(Available data)

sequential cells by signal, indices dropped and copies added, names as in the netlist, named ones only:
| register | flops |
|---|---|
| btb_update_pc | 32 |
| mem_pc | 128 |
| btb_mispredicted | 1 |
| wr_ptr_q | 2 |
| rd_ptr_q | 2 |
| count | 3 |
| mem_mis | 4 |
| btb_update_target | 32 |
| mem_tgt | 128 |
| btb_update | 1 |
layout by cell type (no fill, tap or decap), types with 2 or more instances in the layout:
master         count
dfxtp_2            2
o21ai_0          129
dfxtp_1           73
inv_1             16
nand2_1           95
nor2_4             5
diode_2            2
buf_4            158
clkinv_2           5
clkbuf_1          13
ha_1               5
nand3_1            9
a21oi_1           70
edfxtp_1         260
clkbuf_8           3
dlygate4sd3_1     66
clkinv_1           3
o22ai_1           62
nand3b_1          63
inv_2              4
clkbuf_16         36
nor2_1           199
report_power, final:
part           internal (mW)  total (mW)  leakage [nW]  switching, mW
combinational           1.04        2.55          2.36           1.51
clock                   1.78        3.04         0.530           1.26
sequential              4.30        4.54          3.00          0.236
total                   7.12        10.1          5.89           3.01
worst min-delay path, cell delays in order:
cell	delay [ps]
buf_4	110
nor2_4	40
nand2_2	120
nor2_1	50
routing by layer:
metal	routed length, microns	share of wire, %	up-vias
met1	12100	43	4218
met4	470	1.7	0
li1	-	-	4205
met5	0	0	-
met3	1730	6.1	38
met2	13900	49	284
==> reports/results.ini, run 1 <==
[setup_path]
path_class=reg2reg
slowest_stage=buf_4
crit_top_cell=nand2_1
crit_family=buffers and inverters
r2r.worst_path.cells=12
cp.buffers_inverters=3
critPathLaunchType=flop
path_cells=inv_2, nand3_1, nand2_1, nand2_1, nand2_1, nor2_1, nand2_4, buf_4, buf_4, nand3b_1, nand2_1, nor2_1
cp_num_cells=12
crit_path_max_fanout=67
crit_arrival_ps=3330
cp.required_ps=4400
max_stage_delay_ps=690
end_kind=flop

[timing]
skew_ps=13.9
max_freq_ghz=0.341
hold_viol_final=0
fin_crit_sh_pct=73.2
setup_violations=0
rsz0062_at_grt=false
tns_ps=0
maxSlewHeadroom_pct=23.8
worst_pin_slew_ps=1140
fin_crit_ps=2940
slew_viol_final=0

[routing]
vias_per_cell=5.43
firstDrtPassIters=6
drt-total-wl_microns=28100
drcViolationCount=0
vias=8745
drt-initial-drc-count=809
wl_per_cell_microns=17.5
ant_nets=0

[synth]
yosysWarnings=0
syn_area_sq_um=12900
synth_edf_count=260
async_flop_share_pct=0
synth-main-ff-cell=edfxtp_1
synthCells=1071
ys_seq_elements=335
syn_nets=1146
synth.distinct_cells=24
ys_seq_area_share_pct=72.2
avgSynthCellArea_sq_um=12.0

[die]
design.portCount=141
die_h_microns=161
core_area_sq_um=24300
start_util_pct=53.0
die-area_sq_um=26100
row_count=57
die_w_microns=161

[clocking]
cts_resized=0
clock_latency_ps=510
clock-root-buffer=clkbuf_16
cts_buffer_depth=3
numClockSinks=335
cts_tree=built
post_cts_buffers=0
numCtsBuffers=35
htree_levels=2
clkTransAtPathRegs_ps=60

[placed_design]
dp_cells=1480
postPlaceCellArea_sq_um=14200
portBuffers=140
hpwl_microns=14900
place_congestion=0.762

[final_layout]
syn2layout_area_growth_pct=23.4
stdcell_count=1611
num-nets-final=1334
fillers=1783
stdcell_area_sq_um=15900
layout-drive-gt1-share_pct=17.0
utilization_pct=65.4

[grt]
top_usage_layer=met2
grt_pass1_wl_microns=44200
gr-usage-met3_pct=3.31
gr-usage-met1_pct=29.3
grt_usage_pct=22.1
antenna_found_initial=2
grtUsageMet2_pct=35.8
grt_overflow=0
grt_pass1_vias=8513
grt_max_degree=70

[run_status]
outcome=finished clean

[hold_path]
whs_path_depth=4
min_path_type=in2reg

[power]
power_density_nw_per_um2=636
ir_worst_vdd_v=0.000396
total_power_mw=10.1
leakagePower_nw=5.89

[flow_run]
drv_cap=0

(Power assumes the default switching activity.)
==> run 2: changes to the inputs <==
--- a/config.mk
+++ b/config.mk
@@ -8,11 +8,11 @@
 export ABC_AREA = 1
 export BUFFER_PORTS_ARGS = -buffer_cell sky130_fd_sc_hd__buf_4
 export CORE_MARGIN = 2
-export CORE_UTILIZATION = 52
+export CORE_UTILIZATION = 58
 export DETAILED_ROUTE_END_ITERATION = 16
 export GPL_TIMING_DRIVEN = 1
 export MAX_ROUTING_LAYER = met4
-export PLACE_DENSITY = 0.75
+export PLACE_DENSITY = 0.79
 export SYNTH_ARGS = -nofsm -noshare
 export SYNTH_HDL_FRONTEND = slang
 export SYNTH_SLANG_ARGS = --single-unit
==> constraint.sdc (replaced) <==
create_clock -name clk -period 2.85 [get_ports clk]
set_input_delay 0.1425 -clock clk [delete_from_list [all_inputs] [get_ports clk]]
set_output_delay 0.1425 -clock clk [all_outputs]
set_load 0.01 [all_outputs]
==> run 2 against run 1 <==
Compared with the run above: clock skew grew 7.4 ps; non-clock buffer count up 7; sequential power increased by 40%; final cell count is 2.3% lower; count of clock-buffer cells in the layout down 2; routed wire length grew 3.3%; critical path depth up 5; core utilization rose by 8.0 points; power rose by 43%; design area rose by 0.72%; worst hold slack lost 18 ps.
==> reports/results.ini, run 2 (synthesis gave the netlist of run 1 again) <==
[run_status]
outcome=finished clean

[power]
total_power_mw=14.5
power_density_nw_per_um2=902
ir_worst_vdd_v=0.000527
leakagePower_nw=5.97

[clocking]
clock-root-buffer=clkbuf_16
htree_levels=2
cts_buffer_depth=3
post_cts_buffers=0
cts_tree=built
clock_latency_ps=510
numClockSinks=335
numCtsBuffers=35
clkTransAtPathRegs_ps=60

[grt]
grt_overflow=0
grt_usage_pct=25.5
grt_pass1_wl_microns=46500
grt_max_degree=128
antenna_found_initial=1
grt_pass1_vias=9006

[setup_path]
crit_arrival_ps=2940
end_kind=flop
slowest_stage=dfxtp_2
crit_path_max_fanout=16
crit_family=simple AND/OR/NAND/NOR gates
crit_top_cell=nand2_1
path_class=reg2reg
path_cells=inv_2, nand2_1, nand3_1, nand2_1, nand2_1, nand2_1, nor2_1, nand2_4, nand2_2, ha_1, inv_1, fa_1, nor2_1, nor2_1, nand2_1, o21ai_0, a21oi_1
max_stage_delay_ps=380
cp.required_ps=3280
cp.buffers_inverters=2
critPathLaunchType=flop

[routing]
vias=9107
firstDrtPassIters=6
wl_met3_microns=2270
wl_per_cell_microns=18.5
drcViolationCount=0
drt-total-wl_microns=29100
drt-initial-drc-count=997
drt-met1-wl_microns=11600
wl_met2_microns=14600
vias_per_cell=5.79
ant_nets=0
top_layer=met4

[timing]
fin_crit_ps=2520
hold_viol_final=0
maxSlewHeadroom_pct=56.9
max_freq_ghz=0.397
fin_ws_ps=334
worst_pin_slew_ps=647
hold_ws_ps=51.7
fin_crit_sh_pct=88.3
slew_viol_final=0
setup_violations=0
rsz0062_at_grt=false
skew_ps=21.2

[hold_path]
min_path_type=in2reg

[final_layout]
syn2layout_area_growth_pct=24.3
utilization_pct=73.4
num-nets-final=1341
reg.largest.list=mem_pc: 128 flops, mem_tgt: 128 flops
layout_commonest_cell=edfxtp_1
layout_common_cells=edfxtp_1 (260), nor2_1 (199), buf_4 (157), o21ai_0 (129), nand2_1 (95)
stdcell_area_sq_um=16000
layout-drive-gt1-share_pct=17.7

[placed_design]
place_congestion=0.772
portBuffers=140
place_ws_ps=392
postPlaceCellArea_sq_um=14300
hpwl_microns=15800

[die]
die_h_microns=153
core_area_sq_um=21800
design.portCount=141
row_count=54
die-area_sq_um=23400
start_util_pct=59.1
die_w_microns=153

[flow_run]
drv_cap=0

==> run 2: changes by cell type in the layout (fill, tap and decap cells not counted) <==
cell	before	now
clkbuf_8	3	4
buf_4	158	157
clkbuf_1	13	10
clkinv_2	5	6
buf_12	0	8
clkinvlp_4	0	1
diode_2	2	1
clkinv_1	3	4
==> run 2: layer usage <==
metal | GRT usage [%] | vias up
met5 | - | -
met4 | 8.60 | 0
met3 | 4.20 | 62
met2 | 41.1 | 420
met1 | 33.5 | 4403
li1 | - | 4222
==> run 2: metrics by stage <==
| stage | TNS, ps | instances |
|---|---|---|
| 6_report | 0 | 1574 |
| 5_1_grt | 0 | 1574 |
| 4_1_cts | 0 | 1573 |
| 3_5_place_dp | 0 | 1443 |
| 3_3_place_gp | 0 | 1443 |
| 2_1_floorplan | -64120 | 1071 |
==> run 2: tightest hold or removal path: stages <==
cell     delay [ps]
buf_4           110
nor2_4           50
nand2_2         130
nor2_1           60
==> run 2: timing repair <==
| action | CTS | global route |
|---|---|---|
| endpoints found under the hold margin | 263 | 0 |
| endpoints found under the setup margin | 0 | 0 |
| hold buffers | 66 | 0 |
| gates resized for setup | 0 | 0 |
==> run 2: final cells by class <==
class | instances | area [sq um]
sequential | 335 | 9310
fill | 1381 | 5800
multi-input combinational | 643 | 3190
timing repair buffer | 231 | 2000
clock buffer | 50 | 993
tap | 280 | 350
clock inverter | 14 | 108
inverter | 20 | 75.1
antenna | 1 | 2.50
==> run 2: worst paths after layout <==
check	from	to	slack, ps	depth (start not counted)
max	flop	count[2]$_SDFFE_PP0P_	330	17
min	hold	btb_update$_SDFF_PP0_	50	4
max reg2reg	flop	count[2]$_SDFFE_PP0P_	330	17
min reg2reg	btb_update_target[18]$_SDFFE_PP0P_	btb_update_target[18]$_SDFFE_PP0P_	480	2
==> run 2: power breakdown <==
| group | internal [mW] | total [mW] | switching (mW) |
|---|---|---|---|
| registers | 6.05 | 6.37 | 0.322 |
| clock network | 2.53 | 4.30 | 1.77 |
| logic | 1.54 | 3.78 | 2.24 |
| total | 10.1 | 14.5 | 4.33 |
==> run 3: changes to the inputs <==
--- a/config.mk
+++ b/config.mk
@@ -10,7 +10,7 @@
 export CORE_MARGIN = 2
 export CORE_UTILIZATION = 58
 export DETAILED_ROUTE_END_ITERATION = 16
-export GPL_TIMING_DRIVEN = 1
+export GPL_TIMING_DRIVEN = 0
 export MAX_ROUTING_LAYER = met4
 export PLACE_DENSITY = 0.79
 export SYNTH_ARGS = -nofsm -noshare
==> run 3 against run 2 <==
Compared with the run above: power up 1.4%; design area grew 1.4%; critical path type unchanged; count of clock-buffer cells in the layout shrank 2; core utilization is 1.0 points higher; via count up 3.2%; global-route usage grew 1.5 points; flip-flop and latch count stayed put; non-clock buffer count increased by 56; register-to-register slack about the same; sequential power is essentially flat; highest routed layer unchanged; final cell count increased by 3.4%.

(End Available data)

→ What to do:
Only the lines above starting at the line that holds "run 2: timing" and ending at the line that holds "clock inverter | 14 | 108" are to be repeated, exactly and in full.

→ Output of the task:
==> run 2: timing repair <==
| action | CTS | global route |
|---|---|---|
| endpoints found under the hold margin | 263 | 0 |
| endpoints found under the setup margin | 0 | 0 |
| hold buffers | 66 | 0 |
| gates resized for setup | 0 | 0 |
==> run 2: final cells by class <==
class | instances | area [sq um]
sequential | 335 | 9310
fill | 1381 | 5800
multi-input combinational | 643 | 3190
timing repair buffer | 231 | 2000
clock buffer | 50 | 993
tap | 280 | 350
clock inverter | 14 | 108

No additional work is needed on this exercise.